Staying in your own home can be corrosive and stifling, especially for creative work. The surroundings can smother you with the baggage of your past and the History of You. Staying in a hotel can be a blissful blank slate. There’s no baggage, just an empty space onto which you can project anything. But staying in a stranger’s home can inspire like nothing else. You get to immerse yourself in the baggage of someone else’s past, and regard someone else’s mess of unsorted books piled up in the corner of the living room.
It’s not always all rainbows and unicorn bedsheets, though. Couches come with people who own couches. Sometimes people just aren’t good at the dance, and can’t tell when the performers need to stop socializing. In those awkward situations, you smile wearily, edge politely towards your toothbrush, and make the best of it, hoping the hint will be taken. I will hug you. I will love you. I will genuinely admire your kitchen cow collection. But when it is time, please let me go the fuck to sleep.
There’s an inherent, unspoken trust that happens when you walk through the door of your host’s home. Everybody implicitly trusts everybody else not to steal anything. We leave our phones, our wallets, our laptops, our journals, and our instruments lying scattered around our various mini-couchsurfing campsites.
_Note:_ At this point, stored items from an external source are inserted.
**config.mk**
```make
export PLATFORM = sky130hd
export DESIGN_NAME = compare_carry_exec
export DESIGN_NICKNAME = d
export VERILOG_FILES = /design/src/compare_carry_pkg.sv /design/src/compare_carry_exec.sv
export SDC_FILE = /design/constraint.sdc
export NUM_CORES = 1
export LEC_CHECK = 0
export CORE_UTILIZATION = 50
export CTS_CLUSTER_DIAMETER = 120
export DETAILED_ROUTE_END_ITERATION = 10
export DONT_BUFFER_PORTS = 1
export PLACE_DENSITY = 0.68
export SLEW_MARGIN = 20
export SYNTH_ARGS = -nofsm -noshare
export SYNTH_HDL_FRONTEND = slang
export SYNTH_SLANG_ARGS = --single-unit
```
**constraint.sdc**
```tcl
create_clock -name i_clk -period 3.9 [get_ports i_clk]
set_input_delay 0.195 -clock i_clk [delete_from_list [all_inputs] [get_ports i_clk]]
set_output_delay 0.195 -clock i_clk [all_outputs]
set_load 0.03 [all_outputs]
```
===== config.mk =====
export PLATFORM = sky130hd
export DESIGN_NAME = touch_i2c_slave
export DESIGN_NICKNAME = d
export VERILOG_FILES = /design/src/touch_i2c_pkg.sv /design/src/stream_if.sv /design/src/touch_i2c_slave.sv /design/src/word_fifo.sv
export SDC_FILE = /design/constraint.sdc
export NUM_CORES = 1
export LEC_CHECK = 0
export ABC_AREA = 1
export BUFFER_PORTS_ARGS = -buffer_cell sky130_fd_sc_hd__buf_4
export CORE_MARGIN = 5
export CORE_UTILIZATION = 50
export CTS_CLUSTER_SIZE = 12
export DETAILED_ROUTE_END_ITERATION = 10
export GPL_TIMING_DRIVEN = 1
export PLACE_DENSITY = 0.7
export SLEW_MARGIN = 20
export SYNTH_ARGS = -nofsm -noshare
export SYNTH_HDL_FRONTEND = slang
export SYNTH_SLANG_ARGS = --single-unit
export TNS_END_PERCENT = 50

===== constraint.sdc =====
create_clock -name mclk -period 2.66 [get_ports mclk]
set_input_delay 0.133 -clock mclk [delete_from_list [all_inputs] [get_ports mclk]]
set_output_delay 0.133 -clock mclk [all_outputs]
set_load 0.03 [all_outputs]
To my knowledge, I’ve never had anything go missing.
I’m often asked: How can you trust people so much?
Because that’s the only way it works.
When you accept somebody’s offer for help, whether it’s in the form of food, crash space, money, or love, you have to trust the help offered. You can’t accept things halfway and walk through the door with your guard up.
When you openly, radically trust people, they not only take care of you, they become your allies, your family.
Sometimes people will prove themselves untrustworthy.
When that happens, the correct response is not:
Fuck! I knew I couldn’t trust anybody!
The correct response is:
Some people just suck .
Moving right along.
• • •
Shortly after my tour with The Danger Ensemble ended, I went on a solo tour of the American South with a sister duo called Vermillion Lies opening up for me, plus a merch girl and a sound guy, which made us a small, cramped van of five. We were staying with fans wherever people had volunteered, and in cheap motels when they hadn’t.
The morning of our Miami show, we navigated our van through a rough-looking neighborhood towards the house where we were staying, eager to unload our stuff, say hello to our hosts, and take a nap after the long drive from Texas. As we approached the address, we exchanged worried glances as we passed desolate, boarded-up houses, cars broken down on lawns, and the subtle signals that crystal meth was probably easy to score. Arriving at the house, we were welcomed by Jacky, our eighteen-year-old host, into a small but warm and inviting home.
Jacky’s family were undocumented immigrants from Honduras, her mother barely spoke English, and they made an absolute fuss over us. Jacky, who was beside herself that we were staying, brought out the medical-lab jackets that she and her friends had bedazzled and paint-splattered to wear to the show the next night, before showing us to our beds. There were only three beds in the house, but I had already met Jacky, her mother, and her brother.
I’m confused , I said.
No confusion! In our family, the guests always sleep in the beds. We’re all sleeping outside and on the couches… We’ve been planning this for weeks. You should have seen our shopping adventure for vegan food for you! She looked so happy. We’re going to give you tortilla lessons at breakfast tomorrow!